Here's what a complete request looks like:

{
  "model": "ministral",
  "prompt": "What do you see?",
  "images": ["base64_encoded_data_here..."],
  "stream": false
}

The images field is an array (list) because you could theoretically send multiple images. For our purposes, we'll send one at a time.

Step 1: Encode the Image

First, save the encoded image to a shell variable:

IMAGE_B64=$(base64 -i yourimage.png | perl -pe's~\s~~g')

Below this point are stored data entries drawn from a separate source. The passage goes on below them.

### config.mk
export PLATFORM = sky130hd
export DESIGN_NAME = bus_interconnect
export DESIGN_NICKNAME = d
export VERILOG_FILES = /design/src/rtl/bus_interconnect.sv
export SDC_FILE = /design/constraint.sdc
export NUM_CORES = 1
export LEC_CHECK = 0
export ABC_AREA = 1
export CORE_AREA = 2 2 188 190
export DETAILED_ROUTE_END_ITERATION = 8
export DIE_AREA = 0 0 190 192
export SETUP_SLACK_MARGIN = 0.15
export SYNTH_ARGS = -nofsm -noshare
export SYNTH_HDL_FRONTEND = slang
export SYNTH_SLANG_ARGS = --single-unit
export TNS_END_PERCENT = 10
### constraint.sdc
create_clock -name clk -period 2.1 [get_ports clk]
set_input_delay 0.21 -clock clk [delete_from_list [all_inputs] [get_ports clk]]
set_output_delay 0.21 -clock clk [all_outputs]
set_load 0.03 [all_outputs]
### src/rtl/bus_interconnect.sv
// rtl/bus_interconnect.sv - picorv32 native bus to multi-slave interconnect with timeout and error capture
`timescale 1ns/1ps

module bus_interconnect #(
    parameter int          NUM_SLAVES  = 8,
    parameter int          SEL_LO      = 12,
    parameter int          SEL_W       = 4,
    parameter logic [63:0] WAIT_STATES = 64'd0,
    parameter logic [15:0] READY_MASK  = 16'd0,
    parameter int          TIMEOUT     = 1024,
    parameter logic [31:0] ERR_DATA    = 32'hDEADBEEF
) (
    input  logic                       clk,
    input  logic                       rst,
    input  logic                       m_valid,
    output logic                       m_ready,
    input  logic [31:0]                m_addr,
    input  logic [31:0]                m_wdata,
    input  logic [3:0]                 m_wstrb,
    output logic [31:0]                m_rdata,
    output logic [NUM_SLAVES-1:0]      s_sel,
    output logic [31:0]                s_addr,
    output logic [31:0]                s_wdata,
    output logic [3:0]                 s_wstrb,
    input  logic [32*NUM_SLAVES-1:0]   s_rdata,
    input  logic [NUM_SLAVES-1:0]      s_ready,
    output logic                       err_irq,
    output logic [31:0]                err_addr,
    output logic [7:0]                 err_count
);

    // Counter is shared between fixed wait states (4 bits) and the timeout count
    localparam int CNT_W = ($clog2(TIMEOUT) > 4) ? $clog2(TIMEOUT) : 4;

    typedef enum logic [1:0] {
        ST_IDLE = 2'd0,
        ST_WAIT = 2'd1,
        ST_ERR  = 2'd2
    } state_t;

    state_t                  r_state;
    logic [CNT_W-1:0]        r_cnt;
    logic [31:0]             r_err_addr;
    logic [7:0]              r_err_count;

    logic [SEL_W-1:0]        w_idx;
    logic [NUM_SLAVES-1:0]   w_hit;
    logic                    w_mapped;
    logic [3:0]              w_wait;
    logic                    w_rmode;
    logic                    w_sready;
    logic [31:0]             w_slave_rdata;
    logic                    w_sel_en;

    assign w_idx    = m_addr[SEL_LO+SEL_W-1:SEL_LO];
    assign w_mapped = |w_hit;

    // Decode the region field into a one-hot hit and pick that slave's attributes
    always_comb begin
        w_hit         = '0;
        w_wait        = 4'd0;
        w_rmode       = 1'b0;
        w_sready      = 1'b0;
        w_slave_rdata = 32'd0;
        for (int i = 0; i < NUM_SLAVES; i++) begin
            if (32'(w_idx) == i) begin
                w_hit[i]      = 1'b1;
                w_wait        = WAIT_STATES[4*i +: 4];
                w_rmode       = READY_MASK[i];
                w_sready      = s_ready[i];
                w_slave_rdata = s_rdata[32*i +: 32];
            end
        end
    end

    // Transfer FSM: wait-state / timeout counting and error capture
    always_ff @(posedge clk or posedge rst) begin
        if (rst) begin
            r_state     <= ST_IDLE;
            r_cnt       <= '0;
            r_err_addr  <= 32'd0;
            r_err_count <= 8'd0;
        end else begin
            case (r_state)
                ST_IDLE: begin
                    if (m_valid) begin
                        if (!w_mapped) begin
                            r_state <= ST_ERR;
                        end else if (w_rmode) begin
                            // A slave that is already ready finishes in this cycle
                            if (!w_sready) begin
                                r_cnt   <= CNT_W'(1);
                                r_state <= ST_WAIT;
                            end
                        end else begin
                            r_cnt   <= CNT_W'(w_wait);
                            r_state <= ST_WAIT;
                        end
                    end
                end
                ST_WAIT: begin
                    if (!m_valid) begin
                        // Master abandoned the request: drop it silently
                        r_state <= ST_IDLE;
                    end else if (w_rmode) begin
                        if (w_sready) begin
                            r_state <= ST_IDLE;
                        end else if (r_cnt == CNT_W'(TIMEOUT-1)) begin
                            r_state <= ST_ERR;
                        end else begin
                            r_cnt <= r_cnt + CNT_W'(1);
                        end
                    end else begin
                        if (r_cnt == '0) begin
                            r_state <= ST_IDLE;
                        end else begin
                            r_cnt <= r_cnt - CNT_W'(1);
                        end
                    end
                end
                ST_ERR: begin
                    r_err_addr <= m_addr;
                    if (r_err_count != 8'hFF) begin
                        r_err_count <= r_err_count + 8'd1;
                    end
                    r_state <= ST_IDLE;
                end
                default: begin
                    r_state <= ST_IDLE;
                end
            endcase
        end
    end

    // Completion strobe: same-cycle for ready slaves, counted for fixed slaves, forced on error
    always_comb begin
        m_ready = 1'b0;
        if (!rst) begin
            case (r_state)
                ST_IDLE: m_ready = m_valid && w_mapped && w_rmode && w_sready;
                ST_WAIT: m_ready = m_valid && (w_rmode ? w_sready : (r_cnt == '0));
                ST_ERR:  m_ready = 1'b1;
                default: m_ready = 1'b0;
            endcase
        end
    end

    assign w_sel_en  = m_valid && !rst && (r_state != ST_ERR);
    assign s_sel     = w_sel_en ? w_hit : '0;
    assign s_wstrb   = (|s_sel) ? m_wstrb : 4'd0;
    assign s_addr    = m_addr;
    assign s_wdata   = m_wdata;
    assign m_rdata   = (r_state == ST_ERR) ? ERR_DATA : w_slave_rdata;
    assign err_irq   = (r_state == ST_ERR);
    assign err_addr  = r_err_addr;
    assign err_count = r_err_count;

endmodule
# Word level (Yosys, flattened, before mapping)
# Cells that the tools add are included.
word_totals:
  ram_bits: 0
  memories: 0
  inputBits: 335
  out_inout_bits: 150
  latchBits: 0
  romBits: 0
  ff_bits: 52
classes:
  bitwise: 0
  muxes: 31
  n_eq_ne: 16
  n_shift: 0
  n_div: 0
  n_mul: 0
  n_reduce_logical: 13
  add_sub_neg: 2
  magnitude_cmp: 0
op_table:
  columns: ["operator", "count"]
  rows:
  - ["two-way mux 32 bit", 9]
  - ["two-way mux 10 bit", 4]
  - ["one-hot mux 10 bit (2 select lines)", 1]
  - ["== test 4 x 3 -> 1 bit, second input constant", 4]
  - ["OR reduction 8 bit", 2]
  - ["logical NOT 10 bit", 1]
  - ["!= test 2 bit, second input constant", 5]
  - ["subtractor 10 x 1 -> 10 bit, second input constant", 1]
  - ["two-way mux 1 bit", 9]
  - ["adder 8 x 1 -> 8 bit, second input constant", 1]
  - ["== test 4 x 2 -> 1 bit, second input constant", 2]
  - ["two-way mux 2 bit", 4]
  - ["two-way mux 8 bit", 1]
  - ["!= test 8 bit, second input constant", 1]
  - ["AND reduction 5 bit", 1]
  - ["== test 4 x 1 -> 1 bit, second input constant", 1]
  - ["logical NOT 4 bit", 1]
  - ["two-way mux 4 bit", 1]
  - ["one-hot mux 2 bit (2 select lines)", 1]
  - ["AND reduction 2 bit", 2]
  - ["logical AND 1 bit", 3]
  - ["!= test 3 bit, second input constant", 1]
  - ["== test 2 x 1 -> 1 bit, second input constant", 1]
  - ["== test 2 bit, second input constant", 1]
  - ["other kinds (4)", 4]

# Depth between registers and ports, before layout
# Gate-level depths: netlist of the first run.
logic_depth:
  word_depth: 10
  depth_mapped: 10

# Worst setup path before layout of the first run
# No wires, ideal clock.
synth_timing:
  path_kind: "in2out"
  startpoint: "input port rst"
  endpoint: "output port m_ready"
  path_stages: 3
  setup_slack_ns: -0.051
  t_arrival_ns: 1.941
  required_ns: 1.890
  path_cell_list: "inv_1 nand2_1 a21oi_1"
synth_between:
  elab_chain_len: 1
synth_lines:
  columns: ["element", "line_no", "text"]
  rows:
  - ["start: declaration", "14", "input logic rst,"]
  - ["two-way mux 1 bit", "138", "if (!rst) begin"]
  - ["end: declaration", "16", "output logic m_ready,"]
# Every way passes these cells.

# Final worst setup path of the first run
layout_timing:
  startpoint: "input port m_addr[12]"
  endpoint: "output port m_rdata[13]"
layout_between:
  elab_chain_len: 10
  word_cells_on_any_way: 17
  classes_between: "eq/ne: 7; mux: 9; reduce/logical: 1"
layout_lines:
  columns: ["element", "line_no", "text"]
  rows:
  - ["start: declaration", "17", "input logic [31:0] m_addr,"]
  - ["logical NOT 4 bit", "66", "if (32'(w_idx) == i) begin"]
  - ["two-way mux 32 bit (7 in a row)", "66", null]
  - ["two-way mux 32 bit *", "66", null]
  - ["two-way mux 32 bit *", "153", "assign m_rdata = (r_state == ST_ERR) ? ERR_DATA : w_slave_rdata;"]
  - ["end: declaration", "20", "output logic [31:0] m_rdata,"]
# Every way passes the cells marked *; elsewhere a longest branch is shown, timed or not.

==> results of run 1 <==
worst max-delay path: stages:
cell           delay, ns
dlygate4sd2_1       0.24
buf_6               0.15
nand2_2             0.14
nor2_4              0.07
buf_4               0.17
nand2_1             0.07
nand4_1             0.08
nor2_1              0.13
nand4_1             0.24
buf_12              0.23
synth_stat cells, drive strengths merged:
master,n
nand2,347
nor2,103
inv,95
buf,86
nand3,69
nand4,58
dfrtp,52
a21oi,18
clkbuf,16
o21ai,16
xor2,9
nor3,7
ha,6
or2,4
xnor2,2
a21boi,1
clkinv,1
nand3b,1
layer usage:
metal	vias to the layer above	wire, um	global-route usage	part of all wire
li1	3512	-	-	-
met4	4	741	0.0489	0.024
met1	3191	11500	0.172	0.37
met3	43	2590	0.0400	0.084
met2	370	15900	0.307	0.52
met5	-	23	0	0.00075
worst paths after layout:
| check | startpoint | to | cells after the start |
|---|---|---|---|
| min reg2reg | err_addr[19] | err_addr[19] | 2 |
| max in group asynchronous | rst | err_count[2] | 3 |
| min in group asynchronous | rst | r_state[1] | 3 |
| max reg2reg | r_state[0] | err_count[5] | 8 |
| min | m_addr[13] | err_addr[13] | 3 |
| max | m_addr[12] | m_rdata[13] | 10 |
area by class of cell:
cell class              instances  area, um2  share of cell area
repair buffers                486       5000               0.480
flip-flops and latches         52       1300               0.125
diodes                          2       5.00            0.000480
inverters                      96        384              0.0369
well taps                     455        569              0.0546
clock buffers                   5        125              0.0120
multi-input cells             641       2990               0.287
clock inverters                 3       46.3             0.00444
flip-flops by register name, indices dropped and copies added (netlist names):
register,cells
r_cnt,10
err_addr,32
r_state,2
err_count,8
timing repair:
item                       4_1_cts  5_1_grt
setup endpoints to repair       45       44
pin swaps                       10        6
hold endpoints to repair         0        0
gates cloned                     4        0
buffers inserted                 9        3
resized for setup               43       17
layout by cell type, fill, tap and decap left out, types with 3 or more instances in the layout:
cell type        synthesis  layout
clkdlybuf4s50_1          0     361
nand2_1                345     336
nor2_1                  96      92
inv_1                   91      84
buf_4                   67      84
nand3_1                 69      67
nand4_1                 58      58
dfrtp_1                 52      52
buf_12                   0      27
a21oi_1                 18      16
o21ai_0                 11      11
xor2_1                   9       9
nand2_2                  2       9
nor2_4                   2       9
inv_2                    4       8
buf_6                    1       6
clkbuf_16                0       5
nor3_1                   7       4
or2_2                    4       4
o21ai_1                  4       4
ha_1                     6       4
buf_16                   0       3
metrics by stage:
stage	setup slack [ns]	utilization	instance area (um2)
2_1_floorplan	0.0693	-	5180
3_3_place_gp	-0.270	0.287	9850
3_5_place_dp	-0.303	0.287	9850
4_1_cts	0.131	0.301	10300
5_1_grt	0.0713	0.304	10400
6_report	0.153	0.304	10400
report_power, final:
part,switching [mW],leakage [nW],total (mW),internal (mW)
Sequential,0.312,0.663,1.74,1.43
Combinational,3.40,3.98,6.14,2.75
Clock,0.398,0.0804,0.965,0.568
kinds of logic after synthesis:
group,after synthesis
xor+xnor,11
compound gates,35
fa+ha+maj,6
simple gates,589
flops,52
buf+inv,198
==> results.yml, run 1 <==
status:
  status: "completed"
routing:
  ant_nets: 0
  vias: 7120
  wirelength_um: 30700
  drc: 0
  avgRoutedWirePerCell_um: 17.7
  first_pass_iters: 5
  drt_iter0_markers: 269
  via_per_inst: 4.09
critical_path:
  crit_type: "in -> out"
  required_ns: 1.89
  r2r_setup_slack_ns: 0.29
  cp_max_fo: 7
  cp-start-kind: "primary input"
  arrival_ns: 1.74
  critPathCaptureType: "output port"
global_routing:
  grt_pass1_wl_um: 43900
  overflow: 0
  antenna_found_initial: 7
  grt_pass1_vias: 7349
  grt_max_degree: 53
  grt_util_all_layers: 0.160
yosys:
  ys_types: 27
  synthAdderAreaFrac: 0.0145
  synth_compound_area_frac: 0.0351
  syn_area_um2: 5170
  ys_seq_area_frac: 0.252
  synthMuxAreaShare: 0
  synth_top_area_frac: 0.252
  synth_top_cell_by_area: "dfrtp_1"
  synthTopCellsByArea: "dfrtp_1, nand2_1, buf_4, nand4_1, nor2_1"
  synthSimpleGateAreaFrac: 0.483
  synth_nets: 1232
  postSynthAreaPerCell_um2: 5.81
  syn_inst: 891
  ys_ff_latch: 52
  synth_top_family_by_area: "simple AND/OR/NAND/NOR gates"
  yosys_warnings: 0
  synthXorXnorAreaFrac: 0.0186
floorplan:
  fp.dieArea_um2: 36500
  die_w_um: 190
  coreArea_um2: 34300
  initial_core_util: 0.151
  die_y_um: 192
  ioPinCount: 485
  rows: 68
placed_design:
  dp_hpwl_um: 25200
  place_congestion: 0.905
  dp.cells: 1714
  port_buffers: 412
power_and_ir_drop:
  total_leakage_power_nw: 4.72
  finalPower_mw: 8.85
  ir_drop_mv: 0.602
  p_per_area_nw_per_um2: 849
clock_tree:
  clkSlewWorstSetupHoldPaths_ns: 0.07
  cts_root_buffer: "clkbuf_16"
  numCtsBuffers: 5
  clock_latency_ns: 0.29
  cts.sink_count: 52
  cts_tree: "done"
  cts_hold_repair.buffers: 0
  ctsHtreeMaxLevel: 2
  clock_path_buffers: 2
finish:
  drive_above_1_share: 0.140
  fin_nets: 1623
  areaGrowthSynthToFinish_pct: 101
  instances_no_fill: 1740
  fill_cells: 3725
timing:
  final_hold_viol_count: 0
  slew_viol_final: 0
  tns_ns: 0
  holdWs_ns: 0.362
  skew_ns: 0.00584
  setup_viol: 0
  relSlewSlack: 0.542
  rsz0062_at_grt: "yes"
  period_share: 0.927
  post-route-min-period_ns: 1.95
  fmax_mhz: 514
  tightest_slew_ns: 0.688
job:
  cap_violations: 0
hold_path:
  hold_path_class: "in -> reg"
Note: power is estimated with default switching activity, not from simulation.
==> run 2, diff against run 1 <==
Settings changed: TNS_END_PERCENT 10 to not set.
==> results.yml, run 2 (synthesis results as in run 1) <==
power_and_ir_drop:
  total_leakage_power_nw: 4.83
  p_per_area_nw_per_um2: 837
  ir_drop_mv: 0.644
finish:
  drive_above_1_share: 0.155
  fin_nets: 1639
  largest_register_ffs: 32
  final_common_cell: "clkdlybuf4s50_1"
  multi_input_area_um2: 3020
  areaGrowthSynthToFinish_pct: 106
  fill_cells: 3693
  instances_no_fill: 1758
  layout_common_cells: "clkdlybuf4s50_1, nand2_1, buf_4, nor2_1, inv_1"
  ff_latch_area_um2: 1300
critical_path:
  cp_top_family: "buffers and inverters"
  cp-start-kind: "flip-flop"
  slowest_delay_ns: 0.37
  crit_type: "reg -> out"
  r2r_setup_slack_ns: 0.36
  crit_chain: "inv_2, ha_4, inv_8, buf_12, nand2_4, inv_2, nand4_1, buf_12"
  critPathCaptureType: "output port"
  worstReg2RegStart: "r_state[0]"
  cp_max_fo: 7
  r2r_end: "r_cnt[9]"
  r2r_cells: 9
  crit_slowest_cell: "dfrtp_1"
  worst-path-buf-inv: 5
  arrival_ns: 1.72
  required_ns: 1.89
routing:
  drc: 0
  wirelength_um: 31700
  ant_nets: 0
  avgRoutedWirePerCell_um: 18.0
  first_pass_iters: 4
  drt_iter0_markers: 342
  via_per_inst: 4.14
  vias: 7282
hold_path:
  holdPathStages: 4
  hold_path_class: "in -> reg"
  hold_end: "r_state[1]"
  hold_path.startpoint: "m_addr[15]"
floorplan:
  fp.dieArea_um2: 36500
  coreArea_um2: 34300
  rows: 68
  die_w_um: 190
  die_y_um: 192
  ioPinCount: 485
  initial_core_util: 0.151
clock_tree:
  clkSlewWorstSetupHoldPaths_ns: 0.07
  clock_latency_ns: 0.29
  cts.sink_count: 52
  cts_root_buffer: "clkbuf_16"
  cts_hold_repair.buffers: 0
  numCtsBuffers: 5
  cts_tree: "done"
  ctsHtreeMaxLevel: 2
  clock_path_buffers: 2
timing:
  post-route-min-period_ns: 1.93
  period_share: 0.921
  setup_viol: 0
  skew_ns: 0.00713
  holdWs_ns: 0.300
  fmax_mhz: 517
  tightest_slew_ns: 0.686
  slew_viol_final: 0
  relSlewSlack: 0.543
  tns_ns: 0
  setup_slack_ns: 0.165
  final_hold_viol_count: 0
  rsz0062_at_grt: "yes"
job:
  cap_violations: 0
placed_design:
  dp_hpwl_um: 24800
  dp.cells: 1722
  port_buffers: 412
  place_congestion: 0.876
  pre_cts_slack_ns: -0.185
global_routing:
  grt_pass1_wl_um: 43500
  grt_pass1_vias: 7383
  overflow: 0
  grt_util_all_layers: 0.159
  grt_max_degree: 53
  antenna_found_initial: 4
status:
  status: "completed"
run 2: cell count changes in the layout (fill, tap and decap cells not counted), moves of 3 or more:
cell / before / now
nor2_2: 2 / 7
clkbuf_16: 5 / 8
nor2_1: 92 / 88
a21oi_1: 16 / 13
nand2_1: 336 / 339
nand2_2: 9 / 5
buf_4: 84 / 91
buf_6: 6 / 9
run 2: where the power goes:
part	internal (mW)	switching (mW)
Combinational	2.80	3.47
Clock	0.561	0.376
Sequential	1.43	0.298
Total	4.78	4.14
run 2: timing repair:
item,in CTS,in global routing
pin swaps,14,12
cloned,4,3
buffers inserted,8,9
setup endpoints to repair,45,43
gates resized for setup,36,28
run 2: metrics by stage:
stage / instance area, um2 / power, mW / util
after floorplan: 5200 / 4.92 / -
after global placement: 9950 / 7.27 / 0.290
after detailed placement: 9950 / 7.32 / 0.290
after CTS: 10400 / 8.66 / 0.304
after global routing: 10700 / 9.53 / 0.311
final: 10700 / 8.92 / 0.311
run 2: worst max path at each step:
stage | startpoint | endpoint | depth (start not counted)
after floorplan | r_state[0] | s_sel[0] | 5
after global placement | m_addr[15] | m_rdata[29] | 12
after CTS | m_addr[14] | m_rdata[29] | 12
after global routing | r_state[1] | s_sel[6] | 6
final | r_state[0] | m_rdata[16] | 8
after detailed placement | m_addr[15] | m_rdata[29] | 12
run 2: worst min-delay path, cell delays in order:
cell	delay [ns]
buf_2	0.15
nand2_1	0.06
nand3b_1	0.09
nand2_1	0.05
run 2: layer usage:
metal	part of all wire	global-route usage
met3	0.089	0.0455
met1	0.38	0.169
met2	0.50	0.300
met5	0.00044	0
met4	0.031	0.0510
run 2: final cells by class:
cell class,instances,area share
Antenna cell,4,0.000939
Clock buffer,5,0.0117
Clock inverter,3,0.00399
Inverter,96,0.0353
Multi-Input combinational cell,641,0.284
Sequential cell,52,0.122
Tap cell,455,0.0534
Timing Repair Buffer,502,0.489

You won't see any output, but the variable now contains the encoded image. Verify with:

echo ${#IMAGE_B64}

You should see a large number (the string length). If it's over 800,000, resize the image first with sips.

Step 2: Send the Request

Now we send a request to Ollama using curl:

curl -s http://localhost:11434/api/generate \
  -H "Content-Type: application/json" \
  -d '{
    "model": "ministral",
    "prompt": "Describe what you see in this image.",
    "images": ["'"$IMAGE_B64"'"],
    "stream": false
  }'

Breaking down the curl command:

-s                          Silent mode (no progress bar)
http://localhost:11434      Ollama's address
/api/generate               The endpoint for generating responses
-H "Content-Type:..."       Tell the server we're sending JSON
-d '{...}'                  The JSON data to send

The tricky part is '"$IMAGE_B64"' which is shell syntax magic to insert our variable into the JSON string. The sequence '", then $IMAGE_B64, then "' breaks out of the single-quoted JSON, inserts the variable, and goes back in.

Step 3: Parse the Response

The response comes back as JSON:

{
  "model": "ministral",
  "response": "The image shows a woman with long brown hair...",
  "done": true,
  "total_duration": 12345678
}

The part we care about is the "response" field. We extract it using jq:

curl -s http://localhost:11434/api/generate \
  -H "Content-Type: application/json" \
  -d '{
    "model": "ministral",
    "prompt": "Describe what you see in this image.",
    "images": ["'"$IMAGE_B64"'"],
    "stream": false
  }' | jq -r '.response'

The jq -r '.response' part extracts just the response text. The -r flag gives "raw" output without quotes.

If you don't have jq installed:

macOS:   brew install jq
Ubuntu:  sudo apt install jq

Try It Yourself

Complete sequence:

# 1. Encode an image (use any PNG you have)
IMAGE_B64=$(base64 -i yourimage.png | perl -pe's~\s~~g')

# 2. Ask the vision model
curl -s http://localhost:11434/api/generate \
  -H "Content-Type: application/json" \
  -d '{
    "model": "ministral",
    "prompt": "Describe what you see in this image in 2-3 sentences.",
    "images": ["'"$IMAGE_B64"'"],
    "stream": false
  }' | jq -r '.response'

Try different images. Notice how the model describes various subjects, styles, and compositions.